Problem statement
Write out, word for word, every line in the data below from the one containing "export IMPL_cap_violations=0" to the one containing "export IMPL_slew_headroom=0.426", both of them included.

====== Given information

**src/rtl/ltc2600_pkg.sv**
```systemverilog
// Shared definitions for the LTC2600 serial link: command codes, the
// all-channels address, legal frame lengths and the responder FSM states.
// The DAC writer imports this same package so both ends agree on encodings.
package ltc2600_pkg;

  typedef enum logic [3:0] {
    CMD_WRITE_IN      = 4'h0,
    CMD_UPD           = 4'h1,
    CMD_WRITE_UPD_ALL = 4'h2,
    CMD_WRITE_UPD     = 4'h3,
    CMD_PWR_DN        = 4'h4,
    CMD_NOP           = 4'hF
  } cmd_e;

  typedef enum logic [1:0] {
    ST_IDLE,
    ST_SHIFT,
    ST_DECODE
  } state_e;

  localparam logic [3:0] ADDR_ALL         = 4'hF;
  localparam int         FRAME_BITS_SHORT = 24;
  localparam int         FRAME_BITS_LONG  = 32;
  localparam int         SHREG_BITS       = 32;
  localparam int         CNT_BITS         = 6;

  // A frame is legal only when exactly 24 or 32 bits were clocked in.
  function automatic logic frame_len_ok(input logic [CNT_BITS-1:0] cnt);
    return (cnt == CNT_BITS'(FRAME_BITS_SHORT)) ||
           (cnt == CNT_BITS'(FRAME_BITS_LONG));
  endfunction

endpackage

```
**src/rtl/ltc2600_spi_responder_if.sv**
```systemverilog
// SPI pin bundle between a DAC writer (master) and the LTC2600 responder
// (slave). The sdo echo pin exists only when LTC2600_SDO_ECHO_EN is defined.
interface ltc2600_spi_responder_if;

  logic sck;
  logic sdi;
  logic csb;
  logic clrb;

`ifdef LTC2600_SDO_ECHO_EN
  logic sdo;

  modport master (output sck, output sdi, output csb, output clrb, input  sdo);
  modport slave  (input  sck, input  sdi, input  csb, input  clrb, output sdo);
`else
  modport master (output sck, output sdi, output csb, output clrb);
  modport slave  (input  sck, input  sdi, input  csb, input  clrb);
`endif

endinterface

```
**src/rtl/spi_input_sync.sv**
```systemverilog
// Brings the asynchronous SPI pins into the clk domain through a chain of
// SYNC_STAGES flops and derives one-cycle edge strobes from the synced levels.
// Reset levels match an idle bus (csb/clrb high, sck/sdi low) so releasing
// reset on an idle bus never fabricates a csb or sck edge.
module spi_input_sync #(
  parameter int SYNC_STAGES = 2
) (
  input  logic clk,
  input  logic rstn,
  input  logic i_sck,
  input  logic i_sdi,
  input  logic i_csb,
  input  logic i_clrb,
  output logic o_sck,
  output logic o_sdi,
  output logic o_csb,
  output logic o_clrb,
  output logic o_sck_rise,
  output logic o_sck_fall,
  output logic o_csb_rise,
  output logic o_csb_fall
);

  // Bit order in every vector below: {clrb, csb, sdi, sck}
  localparam logic [3:0] RST_LEVEL = 4'b1100;

  logic [3:0] w_pin;
  logic [3:0] w_synced;
  logic [3:0] r_sync [SYNC_STAGES];
  logic [3:0] r_prev;

  assign w_pin    = {i_clrb, i_csb, i_sdi, i_sck};
  assign w_synced = r_sync[SYNC_STAGES-1];

  // Synchronizer chain plus one extra flop holding the previous synced level
  always_ff @(posedge clk or negedge rstn) begin
    if (!rstn) begin
      for (int i = 0; i < SYNC_STAGES; i++) r_sync[i] <= RST_LEVEL;
      r_prev <= RST_LEVEL;
    end else begin
      r_sync[0] <= w_pin;
      for (int i = 1; i < SYNC_STAGES; i++) r_sync[i] <= r_sync[i-1];
      r_prev <= w_synced;
    end
  end

  assign o_sck  = w_synced[0];
  assign o_sdi  = w_synced[1];
  assign o_csb  = w_synced[2];
  assign o_clrb = w_synced[3];

  assign o_sck_rise =  w_synced[0] & ~r_prev[0];
  assign o_sck_fall = ~w_synced[0] &  r_prev[0];
  assign o_csb_rise =  w_synced[2] & ~r_prev[2];
  assign o_csb_fall = ~w_synced[2] &  r_prev[2];

endmodule

```
**src/rtl/ltc2600_spi_responder.sv**
```systemverilog
// LTC2600 octal DAC serial-input responder. Oversamples the SPI pins in clk,
// shifts in 24/32-bit frames, decodes {cmd, addr, data} and maintains the
// per-channel input register, DAC register and power-up state.
// Optional feature macro: LTC2600_SDO_ECHO_EN adds the daisy-chain sdo echo.
module ltc2600_spi_responder
  import ltc2600_pkg::*;
#(
  parameter int DATA_WIDTH  = 16,
  parameter int NUM_CH      = 8,
  parameter int SYNC_STAGES = 2
) (
  input  logic                         clk,
  input  logic                         rstn,
  ltc2600_spi_responder_if.slave       spi,
  output logic [NUM_CH*DATA_WIDTH-1:0] dac_code,
  output logic [NUM_CH-1:0]            dac_on,
  output logic                         frame_valid,
  output logic [3:0]                   frame_cmd,
  output logic [3:0]                   frame_addr,
  output logic [DATA_WIDTH-1:0]        frame_data,
  output logic                         frame_error,
  output logic                         addr_error
);

  // Synced pin levels and edge strobes
  logic w_sck_s, w_sdi_s, w_csb_s, w_clrb_s;
  logic w_sck_rise, w_sck_fall, w_csb_rise, w_csb_fall;

  spi_input_sync #(
    .SYNC_STAGES (SYNC_STAGES)
  ) u_sync (
    .clk        (clk),
    .rstn       (rstn),
    .i_sck      (spi.sck),
    .i_sdi      (spi.sdi),
    .i_csb      (spi.csb),
    .i_clrb     (spi.clrb),
    .o_sck      (w_sck_s),
    .o_sdi      (w_sdi_s),
    .o_csb      (w_csb_s),
    .o_clrb     (w_clrb_s),
    .o_sck_rise (w_sck_rise),
    .o_sck_fall (w_sck_fall),
    .o_csb_rise (w_csb_rise),
    .o_csb_fall (w_csb_fall)
  );

  state_e                  r_state;
  state_e                  w_state_next;
  logic [SHREG_BITS-1:0]   r_shreg;
  logic [CNT_BITS-1:0]     r_cnt;

  // A bit is taken only on an sck rise seen while the frame is selected
  logic w_bit_edge;
  assign w_bit_edge = w_sck_rise & ~w_csb_s;

  // FSM state register
  always_ff @(posedge clk or negedge rstn) begin
    if (!rstn) r_state <= ST_IDLE;
    else       r_state <= w_state_next;
  end

  // FSM next state: an empty select (no bits) returns to IDLE silently
  always_comb begin
    w_state_next = r_state;
    unique case (r_state)
      ST_IDLE:   if (w_csb_fall) w_state_next = ST_SHIFT;
      ST_SHIFT:  if (w_csb_rise) w_state_next = (r_cnt == '0) ? ST_IDLE : ST_DECODE;
      ST_DECODE: w_state_next = ST_IDLE;
      default:   w_state_next = ST_IDLE;
    endcase
  end

  // Shift register and saturating bit counter; the count restarts in IDLE
  always_ff @(posedge clk or negedge rstn) begin
    if (!rstn) begin
      r_shreg <= '0;
      r_cnt   <= '0;
    end else if (r_state == ST_IDLE) begin
      r_cnt <= '0;
    end else if ((r_state == ST_SHIFT) && w_bit_edge) begin
      r_shreg <= {r_shreg[SHREG_BITS-2:0], w_sdi_s};
      if (r_cnt != '1) r_cnt <= r_cnt + 1'b1;
    end
  end

  // Decode of the last DATA_WIDTH+8 bits clocked in
  logic                  w_decode;
  logic                  w_len_ok;
  logic                  w_addr_ok;
  logic                  w_wr_en;
  logic [3:0]            w_f_cmd;
  logic [3:0]            w_f_addr;
  logic [DATA_WIDTH-1:0] w_f_data;

  assign w_decode  = (r_state == ST_DECODE);
  assign w_len_ok  = frame_len_ok(r_cnt);
  assign w_f_cmd   = r_shreg[DATA_WIDTH+7 -: 4];
  assign w_f_addr  = r_shreg[DATA_WIDTH+3 -: 4];
  assign w_f_data  = r_shreg[DATA_WIDTH-1:0];
  assign w_addr_ok = (w_f_addr == ADDR_ALL) || (int'(w_f_addr) < NUM_CH);
  // Writes need a legal frame on a legal address with clear released
  assign w_wr_en   = w_decode & w_len_ok & w_addr_ok & w_clrb_s;

  // Status pulses and the held copy of the last legal frame
  always_ff @(posedge clk or negedge rstn) begin
    if (!rstn) begin
      frame_valid <= 1'b0;
      frame_error <= 1'b0;
      addr_error  <= 1'b0;
      frame_cmd   <= '0;
      frame_addr  <= '0;
      frame_data  <= '0;
    end else begin
      frame_valid <= w_decode &  w_len_ok;
      frame_error <= w_decode & ~w_len_ok;
      addr_error  <= w_decode &  w_len_ok & ~w_addr_ok;
      if (w_decode && w_len_ok) begin
        frame_cmd  <= w_f_cmd;
        frame_addr <= w_f_addr;
        frame_data <= w_f_data;
      end
    end
  end

  // Per-channel input/DAC registers and power state
  genvar gi;
  for (gi = 0; gi < NUM_CH; gi++) begin : g_ch
    logic [DATA_WIDTH-1:0] r_in;
    logic [DATA_WIDTH-1:0] r_dac;
    logic                  r_on;
    logic                  w_sel;

    assign w_sel = (w_f_addr == ADDR_ALL) || (w_f_addr == 4'(gi));

    // Clear wins over any write; power state survives a clear.
    // For write-and-update-all, unselected channels copy their own input.
    always_ff @(posedge clk or negedge rstn) begin
      if (!rstn) begin
        r_in  <= '0;
        r_dac <= '0;
        r_on  <= 1'b0;
      end else if (!w_clrb_s) begin
        r_in  <= '0;
        r_dac <= '0;
      end else if (w_wr_en) begin
        case (w_f_cmd)
          CMD_WRITE_IN: begin
            if (w_sel) r_in <= w_f_data;
          end
          CMD_UPD: begin
            if (w_sel) begin
              r_dac <= r_in;
              r_on  <= 1'b1;
            end
          end
          CMD_WRITE_UPD_ALL: begin
            r_on <= 1'b1;
            if (w_sel) begin
              r_in  <= w_f_data;
              r_dac <= w_f_data;
            end else begin
              r_dac <= r_in;
            end
          end
          CMD_WRITE_UPD: begin
            if (w_sel) begin
              r_in  <= w_f_data;
              r_dac <= w_f_data;
              r_on  <= 1'b1;
            end
          end
          CMD_PWR_DN: begin
            if (w_sel) r_on <= 1'b0;
          end
          CMD_NOP: ;
          default: ;
        endcase
      end
    end

    // A powered-down channel presents code zero
    assign dac_code[gi*DATA_WIDTH +: DATA_WIDTH] = r_on ? r_dac : '0;
    assign dac_on[gi] = r_on;
  end

`ifdef LTC2600_SDO_ECHO_EN
  logic r_sdo;

  // Daisy-chain echo: the bit leaving the 32-bit shifter, launched on sck fall
  always_ff @(posedge clk or negedge rstn) begin
    if (!rstn)           r_sdo <= 1'b0;
    else if (w_csb_s)    r_sdo <= 1'b0;
    else if (w_sck_fall) r_sdo <= r_shreg[SHREG_BITS-1];
  end

  assign spi.sdo = r_sdo;

  logic w_unused_ok;
  assign w_unused_ok = w_sck_s;
`else
  // The shifter MSB and sck-fall strobe only feed the optional echo
  logic w_unused_ok;
  assign w_unused_ok = ^{r_shreg[SHREG_BITS-1], w_sck_fall, w_sck_s};
`endif

endmodule

```
**src/flat_wrapper.sv**
```systemverilog
// flat-port wrapper written by rule: the top's interface ports become plain ports
module ltc2600_spi_responder_flat import ltc2600_pkg::*;
#(
  parameter int DATA_WIDTH  = 16,
  parameter int NUM_CH      = 8,
  parameter int SYNC_STAGES = 2
)
  (clk, rstn, dac_code, dac_on, frame_valid, frame_cmd, frame_addr, frame_data, frame_error, addr_error, spi_sck, spi_sdi, spi_csb, spi_clrb);
  ltc2600_spi_responder_if spi_i ();
  input  logic clk;
  input  logic rstn;
  output logic [NUM_CH*DATA_WIDTH-1:0] dac_code;
  output logic [NUM_CH-1:0] dac_on;
  output logic frame_valid;
  output logic [3:0] frame_cmd;
  output logic [3:0] frame_addr;
  output logic [DATA_WIDTH-1:0] frame_data;
  output logic frame_error;
  output logic addr_error;
  input wire logic [$bits(spi_i.sck)-1:0] spi_sck;
  input wire logic [$bits(spi_i.sdi)-1:0] spi_sdi;
  input wire logic [$bits(spi_i.csb)-1:0] spi_csb;
  input wire logic [$bits(spi_i.clrb)-1:0] spi_clrb;
  assign spi_i.sck = spi_sck;
  assign spi_i.sdi = spi_sdi;
  assign spi_i.csb = spi_csb;
  assign spi_i.clrb = spi_clrb;
  ltc2600_spi_responder #(.DATA_WIDTH(DATA_WIDTH), .NUM_CH(NUM_CH), .SYNC_STAGES(SYNC_STAGES)) u_core (.clk(clk), .rstn(rstn), .spi(spi_i), .dac_code(dac_code), .dac_on(dac_on), .frame_valid(frame_valid), .frame_cmd(frame_cmd), .frame_addr(frame_addr), .frame_data(frame_data), .frame_error(frame_error), .addr_error(addr_error));
endmodule
```
**config.mk**
```make
export PLATFORM = sky130hd
export DESIGN_NAME = ltc2600_spi_responder_flat
export DESIGN_NICKNAME = d
export VERILOG_FILES = /design/src/rtl/ltc2600_pkg.sv /design/src/rtl/ltc2600_spi_responder_if.sv /design/src/rtl/spi_input_sync.sv /design/src/rtl/ltc2600_spi_responder.sv /design/src/flat_wrapper.sv
export SDC_FILE = /design/constraint.sdc
export NUM_CORES = 1
export LEC_CHECK = 0
export CAP_MARGIN = 20
export CELL_PAD_IN_SITES_DETAIL_PLACEMENT = 1
export CELL_PAD_IN_SITES_GLOBAL_PLACEMENT = 2
export CORE_MARGIN = 3
export CORE_UTILIZATION = 38
export DETAILED_ROUTE_END_ITERATION = 8
export HOLD_SLACK_MARGIN = 0.02
export MAX_ROUTING_LAYER = met4
export PLACE_DENSITY_LB_ADDON = 0.1
export SYNTH_ARGS = -nofsm -noshare
export SYNTH_HDL_FRONTEND = slang
export SYNTH_SLANG_ARGS = --single-unit
export TNS_END_PERCENT = 50
```
**constraint.sdc**
```tcl
create_clock -name clk -period 2.8 [get_ports clk]
set_clock_uncertainty 0.05 [all_clocks]
set_input_delay 0.42 -clock clk [delete_from_list [all_inputs] [get_ports clk]]
set_output_delay 0.42 -clock clk [all_outputs]
set_load 0.02 [all_outputs]
```
==> impl_metrics.env, run 1 <==
export IMPL_synth_top_area_frac=0.540
export IMPL_grt_overflow_total=0
export IMPL_critPathBufInv=1
export IMPL_cp_depth=2
export IMPL_total_leakage_power_nw=9.28
export IMPL_antenna_cells=0
export IMPL_crit_chain="and2_1 > clkdlybuf4s50_1"
export IMPL_cp_top_family="flip-flops"
export IMPL_drtIter0Drc=517
export IMPL_num_io_pins=169
export IMPL_routed_via_count=10881
export IMPL_fin_cells=2037
export IMPL_dpl_cell_count=1966
export IMPL_start_util=0.389
export IMPL_antenna_found_initial=0
export IMPL_clkLatencyLatePin_ns=0.52
export IMPL_clkTransAtPathRegs_ns=0.06
export IMPL_cts_root_buf="clkbuf_16"
export IMPL_syn2layout_area_growth_pct=26.0
export IMPL_slowest_delay_ns=0.69
export IMPL_crit_slowest_cell="dfrtp_1"
export IMPL_fmax_mhz=385
export IMPL_grt_pass1_wl_um=74900
export IMPL_place_worst_setup_slack_ns=0.273
export IMPL_finalWirelength_um=48600
export IMPL_synth_area_um2=15200
export IMPL_synth_xor_area_frac=0.00461
export IMPL_gp_congestion=0.823
export IMPL_rsz0062_at_grt="no"
export IMPL_fin_util=0.490
export IMPL_power_density_nw_per_um2=553
export IMPL_holdWs_ns=0.268
export IMPL_cts_resized=0
export IMPL_ant_nets=0
export IMPL_yosys_mux_area_fraction=0.170
export IMPL_synth_cell_types=47
export IMPL_reg2reg_slack_ns=0.26
export IMPL_finalCritPeriodShare=0.927
export IMPL_cts_max_path_buffers=3
export IMPL_nets=1499
export IMPL_async_flop_share=1.00
export IMPL_cts_sinks=333
export IMPL_critPathCapture="dac_code[127]"
export IMPL_fill_cells=4176
export IMPL_synth_simple_gate_area_frac=0.119
export IMPL_syn_num_nets=1302
export IMPL_synth_seq_area_share=0.549
export IMPL_synthFlopType="dfrtp_1"
export IMPL_grt_pass1_vias=11872
export IMPL_path_class="reg2out"
export IMPL_cap_violations=0
export IMPL_yosys_warnings=0
export IMPL_outcome="complete, no violations"
export IMPL_setup_viol=0
export IMPL_synth_top_area_cell="dfrtp_1"
export IMPL_finalCriticalPeriod_ns=2.60
export IMPL_crit_start="u_core.g_ch[7].r_on"
export IMPL_hp_class="in2reg"
export IMPL_coreArea_um2=39100
export IMPL_synth_seq_cells=333
export IMPL_die_area_um2=42400
export IMPL_rr_startpoint="u_core.r_cnt[3]"
export IMPL_ir_drop_v=0.000342
export IMPL_cts_tree="built"
export IMPL_ctsHtreeMaxLevel=2
export IMPL_cts_buffers=39
export IMPL_drtPass1Iterations=4
export IMPL_synth_compound_area_share=0.120
export IMPL_numPortBuffers=168
export IMPL_dieHeight_um=206
export IMPL_fin_ws_ns=0.204
export IMPL_die_w_um=206
export IMPL_layout_drive_gt1_share=0.147
export IMPL_reg2reg_to="u_core.g_ch[4].r_in[11]"
export IMPL_syn_inst=1294
export IMPL_drc_errors=0
export IMPL_start_kind="register"
export IMPL_worstSetupEndpointType="primary output"
export IMPL_avgSynthCellArea_um2=11.7
export IMPL_synth_adder_area_share=0.00165
export IMPL_drt_wirelength_per_cell_um=23.9
export IMPL_tns_ns=0
export IMPL_worst_r2r_cell_count=6
export IMPL_hold_violations=0
export IMPL_drt_vias_per_instance=5.34
export IMPL_arrival_ns=2.13
export IMPL_synth_commonest_cells="dfrtp_1, mux2i_1, nand2_1, and2_1, o2bb2ai_1"
export IMPL_yosysMostFrequentCell="dfrtp_1"
export IMPL_rows=72
export IMPL_grt_max_degree=146
export IMPL_post_dp_hpwl_um=32800
export IMPL_grtUsageTotal=0.238
export IMPL_slew_headroom=0.426
export IMPL_synth_top_family_by_area="multiplexers"
export IMPL_synth_area_leaders="dfrtp_1, mux2i_1, o2bb2ai_1"
export IMPL_cp_max_fo=18
export IMPL_slew_violations=0
export IMPL_required_ns=2.33
export IMPL_worstMarginPinSlew_ns=0.861
export IMPL_synth_edf_count=0
registers in the layout, summed over array words and instances, names as in the netlist, 6 cells and up:
name,count
u_core.g_ch.r_dac,128
u_core.g_ch.r_in,128
u_core.r_shreg,24
u_core.frame_data,16
u_core.g_ch.r_on,8
u_core.r_cnt,6
logic make-up after synthesis:
logic type,Yosys count
buffers and inverters,116
xor gates and xnor gates,8
and+or+nand+nor,360
muxes,253
adders and majority gates,2
DFF,333
AOI/OAI and AO/OA,222
power breakdown:
group / internal [W] / switching (W) / total (W)
clock network: 0.00310 / 0.00197 / 0.00507
logic: 0.000145 / 0.000322 / 0.000467
registers: 0.00486 / 0.000191 / 0.00505
total: 0.00811 / 0.00248 / 0.0106
worst reg2reg max path, stage by stage (launching register included):
cell     delay [ns]
dfrtp_1        0.44
or3b_1         0.42
a21o_1         0.25
nor4b_4        0.43
buf_4          0.23
nand2_2        0.33
mux2i_1        0.29
how the worst min path moves through the flow:
stage / start / endpoint / slack [ns] / depth (start not counted)
6_report: spi_csb / u_core.u_sync.r_sync[6] / 0.27 / 1
5_1_grt: spi_csb / u_core.u_sync.r_sync[6] / 0.26 / 1
4_1_cts: spi_csb / u_core.u_sync.r_sync[6] / 0.25 / 1
3_5_place_dp: u_core.u_sync.r_sync[5] / u_core.u_sync.w_synced[1] / 0.29 / 0
3_3_place_gp: u_core.u_sync.r_sync[5] / u_core.u_sync.w_synced[1] / 0.29 / 0
2_1_floorplan: rstn / u_core.addr_error / 0.07 / 0
final cells by class:
class                   count  area (um2)  share of cell area
clock buffers              62        1230              0.0645
clock inverters             7        62.6             0.00327
inverters                  11        41.3             0.00216
multi-input cells         845        6340               0.331
flip-flops and latches    333        8340               0.436
well taps                 518         648              0.0339
repair buffers            261        2470               0.129
routing by layer:
metal / routed length, um / global-route usage / vias up
li1: - / - / 4972
met1: 22800 / 0.331 / 5603
met3: 1910 / 0.0313 / 66
met4: 1150 / 0.0572 / 0
met5: 0 / - / -
met2: 22800 / 0.373 / 240
per-stage QoR:
stage	power [W]	area [um2]
floorplan	0.00517	15200
global placement	0.00559	17800
detailed placement	0.00560	17800
CTS	0.0107	19100
finish	0.0106	19100
global route	0.0110	19100
cells in the final DEF (no fill, tap or decap), types with 2 or more instances in the layout:
cell type | netlist | layout
a21oi_1 | 3 | 3
a22o_1 | 48 | 48
a22oi_1 | 5 | 5
a2bb2oi_1 | 3 | 3
and2_1 | 130 | 130
and3_1 | 6 | 6
and4_1 | 2 | 2
buf_12 | 0 | 6
buf_4 | 10 | 84
buf_8 | 0 | 2
clkbuf_1 | 72 | 8
clkbuf_16 | 0 | 41
clkbuf_8 | 0 | 13
clkdlybuf4s50_1 | 0 | 167
clkinv_2 | 0 | 5
dfrtp_1 | 328 | 328
dfstp_2 | 5 | 4
ha_1 | 2 | 2
inv_1 | 11 | 11
mux2_2 | 44 | 44
mux2i_1 | 209 | 209
nand2_1 | 175 | 175
nand2_2 | 7 | 7
nand2b_1 | 3 | 3
nand3_1 | 5 | 5
nor2_1 | 16 | 15
nor3_1 | 2 | 2
nor4_1 | 2 | 2
o21a_1 | 3 | 3
o21ai_0 | 7 | 7
o21ai_1 | 19 | 15
o21ai_2 | 0 | 4
o2bb2ai_1 | 128 | 128
or4b_2 | 3 | 3
xnor2_1 | 4 | 4
xor2_1 | 4 | 4
what timing repair did:
item | 4_1_cts | 5_1_grt
hold buffers | 1 | 0
endpoints found under the hold margin | 57 | 0
setup buffers | 0 | 0
(Power assumes the default switching activity.)
==> run 2: changes to the inputs <==
--- a/config.mk
+++ b/config.mk
@@ -10,6 +10,7 @@
 export CELL_PAD_IN_SITES_GLOBAL_PLACEMENT = 2
 export CORE_MARGIN = 3
 export CORE_UTILIZATION = 38
+export CTS_CLUSTER_SIZE = 40
 export DETAILED_ROUTE_END_ITERATION = 8
 export HOLD_SLACK_MARGIN = 0.02
 export MAX_ROUTING_LAYER = met4
==> results of run 2 <==
Same layout as run 1: the final DEF is identical, and so are final timing and power.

============

Output
export IMPL_cap_violations=0
export IMPL_yosys_warnings=0
export IMPL_outcome="complete, no violations"
export IMPL_setup_viol=0
export IMPL_synth_top_area_cell="dfrtp_1"
export IMPL_finalCriticalPeriod_ns=2.60
export IMPL_crit_start="u_core.g_ch[7].r_on"
export IMPL_hp_class="in2reg"
export IMPL_coreArea_um2=39100
export IMPL_synth_seq_cells=333
export IMPL_die_area_um2=42400
export IMPL_rr_startpoint="u_core.r_cnt[3]"
export IMPL_ir_drop_v=0.000342
export IMPL_cts_tree="built"
export IMPL_ctsHtreeMaxLevel=2
export IMPL_cts_buffers=39
export IMPL_drtPass1Iterations=4
export IMPL_synth_compound_area_share=0.120
export IMPL_numPortBuffers=168
export IMPL_dieHeight_um=206
export IMPL_fin_ws_ns=0.204
export IMPL_die_w_um=206
export IMPL_layout_drive_gt1_share=0.147
export IMPL_reg2reg_to="u_core.g_ch[4].r_in[11]"
export IMPL_syn_inst=1294
export IMPL_drc_errors=0
export IMPL_start_kind="register"
export IMPL_worstSetupEndpointType="primary output"
export IMPL_avgSynthCellArea_um2=11.7
export IMPL_synth_adder_area_share=0.00165
export IMPL_drt_wirelength_per_cell_um=23.9
export IMPL_tns_ns=0
export IMPL_worst_r2r_cell_count=6
export IMPL_hold_violations=0
export IMPL_drt_vias_per_instance=5.34
export IMPL_arrival_ns=2.13
export IMPL_synth_commonest_cells="dfrtp_1, mux2i_1, nand2_1, and2_1, o2bb2ai_1"
export IMPL_yosysMostFrequentCell="dfrtp_1"
export IMPL_rows=72
export IMPL_grt_max_degree=146
export IMPL_post_dp_hpwl_um=32800
export IMPL_grtUsageTotal=0.238
export IMPL_slew_headroom=0.426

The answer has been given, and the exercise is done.